Hay otro aspecto que siempre me llamó la atención. El soundtrack nunca intenta decirle al espectador qué tiene que sentir. No utiliza grandes arreglos orquestales ni melodías diseñadas para emocionar de manera obvia. La tensión aparece de otra forma: a través de guitarras distorsionadas, ruidos industriales, silencios y texturas electrónicas que generan una sensación constante de inquietud. En muchos momentos resulta difícil distinguir dónde termina la música y dónde comienza la película.

Con el paso del tiempo, Lost Highway se convirtió en una obra de culto. Quizás no sea la película más accesible de David Lynch, pero sí una de las más influyentes. Su banda sonora también dejó una marca importante, demostrando que un productor musical podía tener un papel tan creativo como el propio director. Años después muchas películas seguirían un camino parecido, aunque pocas consiguieron una integración tan natural entre imagen y sonido.

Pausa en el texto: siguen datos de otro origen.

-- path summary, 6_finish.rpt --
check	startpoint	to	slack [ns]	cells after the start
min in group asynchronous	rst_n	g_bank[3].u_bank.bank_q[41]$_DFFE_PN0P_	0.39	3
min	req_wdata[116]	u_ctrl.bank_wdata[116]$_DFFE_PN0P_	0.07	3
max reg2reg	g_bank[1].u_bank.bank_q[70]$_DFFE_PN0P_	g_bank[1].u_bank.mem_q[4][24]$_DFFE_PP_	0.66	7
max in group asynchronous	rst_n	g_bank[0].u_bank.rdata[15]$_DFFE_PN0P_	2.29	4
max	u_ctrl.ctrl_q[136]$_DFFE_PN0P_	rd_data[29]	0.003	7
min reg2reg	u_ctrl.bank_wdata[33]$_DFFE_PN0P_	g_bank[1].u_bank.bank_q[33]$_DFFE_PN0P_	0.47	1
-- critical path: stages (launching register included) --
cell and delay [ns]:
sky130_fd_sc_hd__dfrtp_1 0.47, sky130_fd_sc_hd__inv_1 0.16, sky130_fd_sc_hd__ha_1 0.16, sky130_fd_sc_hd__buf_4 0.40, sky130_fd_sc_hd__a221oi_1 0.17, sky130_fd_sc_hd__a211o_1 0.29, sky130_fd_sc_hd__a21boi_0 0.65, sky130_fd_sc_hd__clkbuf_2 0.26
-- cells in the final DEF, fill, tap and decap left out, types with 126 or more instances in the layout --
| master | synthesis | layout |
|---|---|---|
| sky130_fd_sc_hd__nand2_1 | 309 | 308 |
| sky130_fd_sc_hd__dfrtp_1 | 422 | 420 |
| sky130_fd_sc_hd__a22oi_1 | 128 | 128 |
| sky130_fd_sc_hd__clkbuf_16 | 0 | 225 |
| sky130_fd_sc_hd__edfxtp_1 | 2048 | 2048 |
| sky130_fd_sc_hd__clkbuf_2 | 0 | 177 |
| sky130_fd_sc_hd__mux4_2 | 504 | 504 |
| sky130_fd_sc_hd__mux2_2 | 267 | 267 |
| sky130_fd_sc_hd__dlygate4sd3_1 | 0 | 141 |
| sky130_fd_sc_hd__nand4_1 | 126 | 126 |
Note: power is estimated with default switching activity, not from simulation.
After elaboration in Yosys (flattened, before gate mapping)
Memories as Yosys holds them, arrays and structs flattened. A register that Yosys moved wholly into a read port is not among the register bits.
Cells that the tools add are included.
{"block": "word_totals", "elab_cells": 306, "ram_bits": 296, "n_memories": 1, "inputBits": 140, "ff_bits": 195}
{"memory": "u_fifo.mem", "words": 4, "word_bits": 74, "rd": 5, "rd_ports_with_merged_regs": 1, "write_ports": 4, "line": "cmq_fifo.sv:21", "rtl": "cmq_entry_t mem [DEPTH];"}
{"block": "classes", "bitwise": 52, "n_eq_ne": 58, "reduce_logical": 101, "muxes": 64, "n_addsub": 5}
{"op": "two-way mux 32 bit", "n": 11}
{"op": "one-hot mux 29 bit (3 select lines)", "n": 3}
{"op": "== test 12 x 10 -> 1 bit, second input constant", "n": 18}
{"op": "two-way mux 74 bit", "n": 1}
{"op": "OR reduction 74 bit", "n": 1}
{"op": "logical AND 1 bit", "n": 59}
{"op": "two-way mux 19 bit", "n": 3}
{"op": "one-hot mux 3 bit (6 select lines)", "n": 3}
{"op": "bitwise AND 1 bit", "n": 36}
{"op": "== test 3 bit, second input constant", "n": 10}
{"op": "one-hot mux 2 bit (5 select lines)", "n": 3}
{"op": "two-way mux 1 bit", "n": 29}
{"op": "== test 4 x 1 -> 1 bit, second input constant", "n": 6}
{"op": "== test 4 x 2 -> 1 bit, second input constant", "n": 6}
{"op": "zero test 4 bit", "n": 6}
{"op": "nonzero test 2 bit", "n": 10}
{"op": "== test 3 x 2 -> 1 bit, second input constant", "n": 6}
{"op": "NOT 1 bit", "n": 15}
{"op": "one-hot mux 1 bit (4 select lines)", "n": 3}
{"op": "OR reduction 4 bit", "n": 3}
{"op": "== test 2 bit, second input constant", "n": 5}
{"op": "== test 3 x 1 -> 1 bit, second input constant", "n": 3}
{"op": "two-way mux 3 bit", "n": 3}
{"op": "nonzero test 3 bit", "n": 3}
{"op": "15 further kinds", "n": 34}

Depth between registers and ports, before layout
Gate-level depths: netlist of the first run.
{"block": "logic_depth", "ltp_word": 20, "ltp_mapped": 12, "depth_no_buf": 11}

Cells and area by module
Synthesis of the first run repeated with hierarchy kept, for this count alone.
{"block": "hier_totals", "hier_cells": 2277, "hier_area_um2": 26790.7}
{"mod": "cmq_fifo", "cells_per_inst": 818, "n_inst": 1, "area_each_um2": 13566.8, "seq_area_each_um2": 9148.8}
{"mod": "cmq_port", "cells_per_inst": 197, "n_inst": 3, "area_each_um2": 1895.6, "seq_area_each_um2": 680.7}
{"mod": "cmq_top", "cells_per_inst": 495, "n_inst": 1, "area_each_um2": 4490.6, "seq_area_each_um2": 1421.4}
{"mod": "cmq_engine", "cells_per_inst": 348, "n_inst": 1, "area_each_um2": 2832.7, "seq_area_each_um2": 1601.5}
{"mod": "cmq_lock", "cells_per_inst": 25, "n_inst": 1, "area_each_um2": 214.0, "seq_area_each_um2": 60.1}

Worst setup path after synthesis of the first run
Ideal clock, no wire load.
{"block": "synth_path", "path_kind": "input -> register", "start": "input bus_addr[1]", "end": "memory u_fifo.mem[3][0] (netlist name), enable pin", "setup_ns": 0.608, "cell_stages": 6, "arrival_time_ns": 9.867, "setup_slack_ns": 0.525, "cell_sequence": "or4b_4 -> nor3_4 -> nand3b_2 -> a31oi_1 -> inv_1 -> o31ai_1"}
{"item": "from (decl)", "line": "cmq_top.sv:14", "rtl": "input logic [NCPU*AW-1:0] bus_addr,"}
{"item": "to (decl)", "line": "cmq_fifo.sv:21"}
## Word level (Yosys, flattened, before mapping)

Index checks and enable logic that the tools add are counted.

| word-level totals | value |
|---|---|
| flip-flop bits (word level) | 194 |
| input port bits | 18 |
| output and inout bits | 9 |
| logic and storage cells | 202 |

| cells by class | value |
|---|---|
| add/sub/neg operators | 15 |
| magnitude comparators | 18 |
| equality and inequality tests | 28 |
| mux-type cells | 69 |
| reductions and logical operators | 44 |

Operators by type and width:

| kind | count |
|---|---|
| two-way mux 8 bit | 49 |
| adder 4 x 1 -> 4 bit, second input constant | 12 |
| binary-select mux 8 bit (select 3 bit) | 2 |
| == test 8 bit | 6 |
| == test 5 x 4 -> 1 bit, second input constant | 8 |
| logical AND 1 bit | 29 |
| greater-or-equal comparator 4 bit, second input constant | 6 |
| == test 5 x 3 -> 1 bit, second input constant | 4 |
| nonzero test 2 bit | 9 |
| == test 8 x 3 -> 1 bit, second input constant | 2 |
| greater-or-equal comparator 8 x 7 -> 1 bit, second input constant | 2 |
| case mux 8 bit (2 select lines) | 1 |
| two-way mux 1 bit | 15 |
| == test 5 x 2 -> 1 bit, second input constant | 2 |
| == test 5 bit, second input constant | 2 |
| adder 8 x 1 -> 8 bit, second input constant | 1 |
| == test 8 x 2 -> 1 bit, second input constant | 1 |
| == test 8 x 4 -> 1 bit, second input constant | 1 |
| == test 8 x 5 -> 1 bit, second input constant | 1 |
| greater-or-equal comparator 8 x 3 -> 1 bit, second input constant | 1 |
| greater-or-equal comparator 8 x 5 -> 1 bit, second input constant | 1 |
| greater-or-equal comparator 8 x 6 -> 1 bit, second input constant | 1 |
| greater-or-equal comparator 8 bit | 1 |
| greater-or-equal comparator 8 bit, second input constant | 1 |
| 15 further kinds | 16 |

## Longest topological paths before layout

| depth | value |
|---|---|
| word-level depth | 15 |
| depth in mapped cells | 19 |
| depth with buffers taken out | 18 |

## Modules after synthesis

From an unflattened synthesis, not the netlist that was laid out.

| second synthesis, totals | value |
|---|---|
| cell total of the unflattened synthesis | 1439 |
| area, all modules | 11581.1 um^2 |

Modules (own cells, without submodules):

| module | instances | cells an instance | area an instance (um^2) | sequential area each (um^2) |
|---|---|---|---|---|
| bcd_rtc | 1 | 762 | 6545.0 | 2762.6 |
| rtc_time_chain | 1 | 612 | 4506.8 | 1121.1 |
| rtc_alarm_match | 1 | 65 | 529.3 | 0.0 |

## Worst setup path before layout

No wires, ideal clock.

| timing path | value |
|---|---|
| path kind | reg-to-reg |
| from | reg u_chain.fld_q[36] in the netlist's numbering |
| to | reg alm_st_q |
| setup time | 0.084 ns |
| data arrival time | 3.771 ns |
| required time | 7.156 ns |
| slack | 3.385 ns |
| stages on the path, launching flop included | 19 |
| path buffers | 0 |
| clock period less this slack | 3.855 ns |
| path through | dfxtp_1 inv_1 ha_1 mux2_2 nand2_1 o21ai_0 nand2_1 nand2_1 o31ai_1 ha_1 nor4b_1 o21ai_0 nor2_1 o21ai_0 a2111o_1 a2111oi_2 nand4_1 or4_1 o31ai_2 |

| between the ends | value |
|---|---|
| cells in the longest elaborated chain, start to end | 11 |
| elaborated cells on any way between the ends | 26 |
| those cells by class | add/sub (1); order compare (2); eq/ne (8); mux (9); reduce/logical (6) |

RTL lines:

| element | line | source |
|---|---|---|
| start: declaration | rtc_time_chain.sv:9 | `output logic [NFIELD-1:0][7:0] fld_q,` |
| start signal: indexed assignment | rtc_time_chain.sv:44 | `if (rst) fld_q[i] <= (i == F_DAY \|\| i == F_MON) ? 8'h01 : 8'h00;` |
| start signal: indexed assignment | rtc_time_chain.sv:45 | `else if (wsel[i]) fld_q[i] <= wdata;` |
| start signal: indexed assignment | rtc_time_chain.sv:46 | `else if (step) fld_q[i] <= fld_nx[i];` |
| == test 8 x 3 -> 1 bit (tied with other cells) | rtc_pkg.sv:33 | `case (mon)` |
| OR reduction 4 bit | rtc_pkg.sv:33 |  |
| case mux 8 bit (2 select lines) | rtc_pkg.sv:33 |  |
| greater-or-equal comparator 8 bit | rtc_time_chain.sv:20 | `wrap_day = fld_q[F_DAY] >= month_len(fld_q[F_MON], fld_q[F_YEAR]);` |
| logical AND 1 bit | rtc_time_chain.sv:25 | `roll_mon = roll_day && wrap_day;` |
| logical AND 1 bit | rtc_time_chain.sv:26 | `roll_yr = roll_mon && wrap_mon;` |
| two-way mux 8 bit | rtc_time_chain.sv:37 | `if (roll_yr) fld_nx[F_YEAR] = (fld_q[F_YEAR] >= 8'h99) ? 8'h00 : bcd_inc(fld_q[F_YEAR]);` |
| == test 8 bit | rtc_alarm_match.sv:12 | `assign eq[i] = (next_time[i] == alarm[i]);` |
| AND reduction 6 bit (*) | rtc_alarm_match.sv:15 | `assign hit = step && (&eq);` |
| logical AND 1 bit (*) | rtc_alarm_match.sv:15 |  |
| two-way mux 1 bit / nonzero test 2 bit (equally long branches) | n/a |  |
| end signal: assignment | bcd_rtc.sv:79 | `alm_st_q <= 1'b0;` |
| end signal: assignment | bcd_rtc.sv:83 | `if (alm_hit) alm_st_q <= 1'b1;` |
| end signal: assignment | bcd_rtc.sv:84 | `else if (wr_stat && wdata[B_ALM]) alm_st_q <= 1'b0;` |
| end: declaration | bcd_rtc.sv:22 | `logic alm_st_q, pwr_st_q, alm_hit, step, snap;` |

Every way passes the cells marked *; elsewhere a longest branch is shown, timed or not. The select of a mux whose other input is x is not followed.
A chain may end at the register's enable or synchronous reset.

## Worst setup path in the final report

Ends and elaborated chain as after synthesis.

Cada vez que vuelvo a ver Lost Highway termino con la misma sensación. Más allá de intentar entender la historia, lo que realmente permanece es la experiencia. Las imágenes de Lynch y la música de Trent Reznor parecen hablar el mismo idioma. Y esa combinación, casi treinta años después, sigue siendo tan inquietante como el día de su estreno.